Las últimas elecciones regionales y municipales han evidenciado nuevamente el grave deterioro de nuestro sistema político. La presencia de la corrupción y el crimen organizado es cada vez más notoria. Los organismos electorales y la asociación Transparencia han recomendado urgentes reformas para corregirlo, pero la labor es de largo aliento: Jaime de Althaus sostiene que la gran tarea de los próximos años será la batalla por la institucionalidad, Carlos Meléndez subraya que lo que el Perú necesita ahora ya no es una reforma política sino un shock institucional.
El símil con el shock de 1990 que liquidó la hiperinflación y los paquetes de medidas que ordenaron la economía en los años subsiguientes es atractivo. La diferencia es que la receta para estabilizar y recuperar la economía era conocida. Se requería convicción y un equipo técnico competente para aplicarla. En el campo político, en cambio, no hay recetas universales.
La verdad, como decía Voltaire, es que lo perfecto es enemigo de lo bueno. Lo ideal es un shock de reformas políticas que se aplique al inicio del próximo gobierno, durante su luna de miel con la opinión pública. Sin embargo, existen varias medidas claves para recuperar el sistema político que ya deberían ser aprobadas. El gobierno y los actuales parlamentarios no pueden abdicar de su responsabilidad.
El Congreso ha acertado al aprobar en primera votación la reforma constitucional para prohibir la reelección inmediata de presidentes regionales y alcaldes, tal como ocurre con la Presidencia de la República. Para algunos es un exceso y no garantiza nada, pero no cabe duda de que es un desincentivo a la corrupción que una autoridad sepa que podrá ser investigada por su sucesor y que le faltará tiempo para construir una red mafiosa como lo hicieron los reelectos César Álvarez en Áncash o Roberto Torres en Chiclayo. En ese campo, también es urgente corregir la ley de revocatoria para evitar su insensata proliferación, frecuentemente impulsada por la corrupción. Quedan pocas semanas para promulgar una ley que permita que el Perú deje de tener el dudoso mérito de ser el país con más procesos de revocatoria en el mundo.

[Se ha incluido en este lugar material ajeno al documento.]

**config.mk**
```make
export PLATFORM = sky130hd
export DESIGN_NAME = timer16
export DESIGN_NICKNAME = d
export VERILOG_FILES = /design/src/timer16_pkg.sv /design/src/ripple_prescaler.sv /design/src/timer16.sv
export VERILOG_INCLUDE_DIRS = /design/src /design/src/src
export SDC_FILE = /design/constraint.sdc
export NUM_CORES = 1
export LEC_CHECK = 0
export BUFFER_PORTS_ARGS = -buffer_cell sky130_fd_sc_hd__buf_2
export CORE_UTILIZATION = 36
export CTS_CLUSTER_DIAMETER = 200
export DETAILED_ROUTE_END_ITERATION = 7
export PLACE_DENSITY = 0.6
export SETUP_SLACK_MARGIN = 0.5
export SYNTH_ARGS = -nofsm -noshare
export SYNTH_HDL_FRONTEND = slang
export SYNTH_SLANG_ARGS = --single-unit
```
**constraint.sdc**
```tcl
create_clock -name clk -period 2.5 [get_ports clk]
set_clock_uncertainty 0.1 [all_clocks]
set_input_delay 0.375 -clock clk [delete_from_list [all_inputs] [get_ports clk]]
set_output_delay 0.375 -clock clk [all_outputs]
set_load 0.01 [all_outputs]
```
==> src/core/cfsc_params.svh <==
// Constants for the cooling fan speed controller
//
// Operation
// - Main fans are off, low or high; plate fan is on or off
// - Heatsink over threshold switches fans on
// - DC hold, brake, premag, adaptation start fans
// - Fans start shortly after power-up
// - Fans run at least ten minutes
// - Switch sensor 45 C starts low speed
// - Switch sensor 50 C raises to high
// - Switch sensor 40 C drops to low
// - Switch sensor 30 C drops to off
// - Ambient high at 35/45 C or below 10
// - Ambient high withdrawn at 30/40 C
// - Control board low at 55, off 45
// - Current over 60 percent demands low
// - Input plate fan always on when powered
// - Over-temperature switch sense is selectable
// - Switch change trips drive, alarm 29
// - Trip removes rectifier gating enable
// - Two relays follow selected status conditions
`ifndef CFSC_PARAMS_SVH
`define CFSC_PARAMS_SVH

// -----------------------------------------------------------------------------
// Register byte offsets
// -----------------------------------------------------------------------------
`define CFSC_OFS_CTRL      8'h00
`define CFSC_OFS_STATUS    8'h04
`define CFSC_OFS_TEMP      8'h08
`define CFSC_OFS_RELAY     8'h0c
`define CFSC_OFS_CLEAR     8'h10

// -----------------------------------------------------------------------------
// Control register fields
// -----------------------------------------------------------------------------
`define CFSC_CTRL_ESIZE    0
`define CFSC_CTRL_NOPEN    1
`define CFSC_CTRL_HSENA    2
`define CFSC_CTRL_HSLVL    15:8
`define CFSC_CTRL_RESET    32'h0000_3c04

// -----------------------------------------------------------------------------
// Temperature levels in degrees C, current percent and alarm code
// -----------------------------------------------------------------------------
`define CFSC_SW_ON_LOW     8'd45
`define CFSC_SW_TO_HIGH    8'd50
`define CFSC_SW_TO_LOW     8'd40
`define CFSC_SW_OFF        8'd30
`define CFSC_AMB_ON_D      8'd35
`define CFSC_AMB_ON_E      8'd45
`define CFSC_AMB_OFF_D     8'd30
`define CFSC_AMB_OFF_E     8'd40
`define CFSC_AMB_COLD      8'd10
`define CFSC_CB_ON         8'd55
`define CFSC_CB_OFF        8'd45
`define CFSC_CUR_PCT       60
`define CFSC_ALARM_OVT     8'd29

// -----------------------------------------------------------------------------
// Timing
// -----------------------------------------------------------------------------
`define CFSC_CLK_HZ        100000000
`define CFSC_MIN_RUN_S     600
`define CFSC_START_MS      100
`define CFSC_MIN_RUN_CYC   (`CFSC_MIN_RUN_S * 64'd100000000)
`define CFSC_START_CYC     (`CFSC_START_MS * 64'd100000)

`endif

==> src/core/cfsc_pkg.sv <==
// Types for the cooling fan speed controller
package cfsc_pkg;

	// Fan drive level, ordered so that a larger code is faster
	typedef enum logic [1:0]
	{
		CFSC_FAN_OFF  = 2'h0,
		CFSC_FAN_LOW  = 2'h1,
		CFSC_FAN_HIGH = 2'h2
	} cfsc_speed_t;

	// Drive operating states that force the fans on
	typedef struct packed
	{
		logic dc_hold;
		logic dc_brake;
		logic premag;
		logic auto_adapt;
	} cfsc_ops_t;

	// One sample of all temperatures and current
	typedef struct packed
	{
		logic [7:0]  t_switch;
		logic [7:0]  t_ambient;
		logic [7:0]  t_board;
		logic [15:0] i_out;
		logic [15:0] i_rated;
	} cfsc_sample_t;

endpackage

Para combatir la corrupción, también es apremiante prohibir que postulen candidatos que hayan sido sentenciados por terrorismo, narcotráfico, corrupción y otros delitos graves. Que un ex delincuente haya cumplido su pena no quiere decir que esté arrepentido o completamente rehabilitado. Del mismo modo que un ex convicto no puede ser juez, tampoco debería ser presidente regional, alcalde o congresista. Es indispensable que esta ley se apruebe antes de que se convoquen las elecciones presidenciales y parlamentarias dentro de un año.
Pero la mejor barrera para evitar que oportunistas y mafiosos ingresen a la política es el fortalecimiento del sistema de partidos y los organismos electorales. La opinión pública tiene claro el camino: según Ipsos, el 90% está de acuerdo con que las elecciones internas sean organizadas obligatoriamente por la ONPE, el 88% con que el JNE pueda fiscalizar los ingresos de partidos y movimientos y sancionarlos si detecta irregularidades; y el 82% con que se eleven los requisitos para la inscripción de partidos y movimientos de manera que haya menos listas que postulen a una elección.

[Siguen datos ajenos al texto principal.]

==> src/include/ser_regs_pkg.sv <==
// Constants of the serializer event and status register bank.
// Assumes one 25 MHz core clock and a byte-wide register port behind the configuration port.
// Function
// - FIFO over/underflow, data and clock loss are error events, each maskable.
// - Mask bit 4 set stops counting PLL clock errors; clear counts them.
// - Mask bit 3 set ignores FIFO errors; clear counts them.
// - Mask bit 2 set ignores input clock detect errors; clear counts them.
// - Mask bit 1 set ignores clock loss errors; clear counts them.
// - Mask bit 0 set ignores data loss errors; clear counts them.
// - Status bit 5 reads one while a clock is present on the input pair.
// - Status bits 4:0 read one per lane while data is present.
// - Event status bit 3 reads one while the input clock is detected.
// - Event status bit 2 reads one while the PLL is locked.
// - Bit 6 set reverses serialization order; reset value keeps normal order.
// - Delay field 7:5 picks input clock delay, about 125ps a step, reset 011.
// - Bypass bit 7 set skips the programmable clock delay; reset applies it.
package ser_regs_pkg;

    // ========================================
    // Register offsets
    localparam logic [7:0] OFF_CLOCK_DELAY_BYPASS = 8'h24;
    localparam logic [7:0] OFF_EVENT_MASK = 8'h27;
    localparam logic [7:0] OFF_LVDS_OPERATION_CTRL = 8'h28;
    localparam logic [7:0] OFF_SIGNAL_LOSS_STATUS = 8'h29;
    localparam logic [7:0] OFF_EVENT_STATUS = 8'h2a;
    localparam logic [7:0] OFF_BIT_ORDER_CTRL = 8'h2e;
    localparam logic [7:0] OFF_INPUT_CLOCK_DELAY = 8'h30;
    localparam logic [7:0] OFF_ERROR_COUNT = 8'h31;

    // ========================================
    // Field positions
    localparam int BIT_DATA_LOSS_MASK = 0;
    localparam int BIT_CLOCK_LOSS_MASK = 1;
    localparam int BIT_CLK_DETECT_MASK = 2;
    localparam int BIT_FIFO_MASK = 3;
    localparam int BIT_PLL_CLK_MASK = 4;
    localparam int EVENT_MASK_W = 5;
    localparam int BIT_CLOCK_PRESENCE = 5;
    localparam int LANE_COUNT = 5;
    localparam int BIT_CLK_DETECTED = 3;
    localparam int BIT_PLL_LOCK = 2;
    localparam int BIT_REVERSE_ORDER = 6;
    localparam int BIT_DELAY_BYPASS = 7;
    localparam int DELAY_LSB = 5;
    localparam int DELAY_W = 3;
    localparam int LVDS_OP_W = 2;
    localparam int ERR_COUNT_W = 8;

    // ========================================
    // Reset values and timing
    localparam logic [4:0] EVENT_MASK_RST = 5'h00;
    localparam logic [1:0] LVDS_OP_RST = 2'h0;
    localparam logic REVERSE_ORDER_RST = 1'b0;
    localparam logic DELAY_BYPASS_RST = 1'b0;
    localparam logic [2:0] DELAY_SEL_RST = 3'h3;
    localparam logic [7:0] ERR_COUNT_RST = 8'h00;
    localparam int DELAY_STEP_PS = 125;

endpackage
==> config.mk <==
export PLATFORM = sky130hd
export DESIGN_NAME = rsw_reset_ctl
export DESIGN_NICKNAME = d
export VERILOG_FILES = /design/src/rsw_pkg.sv /design/src/rsw_reset_ctl.sv
export VERILOG_INCLUDE_DIRS = /design/src
export SDC_FILE = /design/constraint.sdc
export NUM_CORES = 1
export LEC_CHECK = 0
export BUFFER_PORTS_ARGS = -buffer_cell sky130_fd_sc_hd__buf_4
export CORE_MARGIN = 2
export CORE_UTILIZATION = 55
export CTS_BUF_LIST = sky130_fd_sc_hd__clkbuf_2
export CTS_CLUSTER_DIAMETER = 60
export DETAILED_ROUTE_END_ITERATION = 8
export PLACE_DENSITY = 0.83
export SLEW_MARGIN = 20
export SYNTH_ARGS = -nofsm -noshare
export SYNTH_HDL_FRONTEND = slang
export SYNTH_SLANG_ARGS = --single-unit
==> constraint.sdc <==
create_clock -name clock -period 7.2 [get_ports clock]
set_clock_uncertainty 0.2 [all_clocks]
set_input_delay 2.16 -clock clock [delete_from_list [all_inputs] [get_ports clock]]
set_output_delay 2.16 -clock clock [all_outputs]
set_load 0.02 [all_outputs]
===== config.mk =====
export PLATFORM = sky130hd
export DESIGN_NAME = csb_unit
export DESIGN_NICKNAME = d
export VERILOG_FILES = /design/src/logic/csb_pkg.sv /design/src/logic/csb_cmp_if.sv /design/src/logic/csb_cmp_unit.sv /design/src/logic/csb_unit.sv
export VERILOG_INCLUDE_DIRS = /design/src /design/src/logic
export SDC_FILE = /design/constraint.sdc
export NUM_CORES = 1
export LEC_CHECK = 0
export ABC_AREA = 0
export ABC_CLOCK_PERIOD_IN_PS = 8550
export BUFFER_PORTS_ARGS = -buffer_cell sky130_fd_sc_hd__clkbuf_2
export CAP_MARGIN = 20
export CORE_ASPECT_RATIO = 1.2
export CORE_UTILIZATION = 30
export CTS_CLUSTER_SIZE = 16
export DETAILED_ROUTE_END_ITERATION = 8
export GPL_TIMING_DRIVEN = 0
export PLACE_DENSITY_LB_ADDON = 0.1
export SYNTH_ARGS = -nofsm -noshare
export SYNTH_HDL_FRONTEND = slang
export SYNTH_SLANG_ARGS = --single-unit

===== constraint.sdc =====
create_clock -name clk_i -period 8.55 [get_ports clk_i]
set_input_delay 1.71 -clock clk_i [delete_from_list [all_inputs] [get_ports clk_i]]
set_output_delay 1.71 -clock clk_i [all_outputs]
set_load 0.005 [all_outputs]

Cuando las elecciones en los partidos sean organizadas por la ONPE y sus gestiones supervisadas apropiadamente por el JNE, será más fácil que la ciudadanía apoye la entrega de recursos públicos a los partidos y la eliminación del sistema de voto preferencial, tantas veces aprovechado por truhanes de diversa calaña para llegar al Congreso. Lamentablemente, es muy difícil que el actual Parlamento apruebe una reforma de esta naturaleza porque muchos de sus integrantes le deben su elección a este pernicioso mecanismo.
Lo que nos regresa a la idea del shock institucional. Sin embargo, para que este sea viable, se requieren tres condiciones. Primera, que sea el fruto de un compromiso sincero entre los máximos líderes políticos del país. Segunda, que este sea impulsado por un consenso previo en la sociedad civil, que incluya a la comunidad empresarial. Y tercera, que todos entiendan que la reforma electoral no es una panacea, por lo cual no se debería aspirar a solucionar con ella todos los problemas políticos del país. Los objetivos deben ser más sencillos: elevar la calidad de las autoridades elegidas e impedir que avancen el crimen organizado y la corrupción.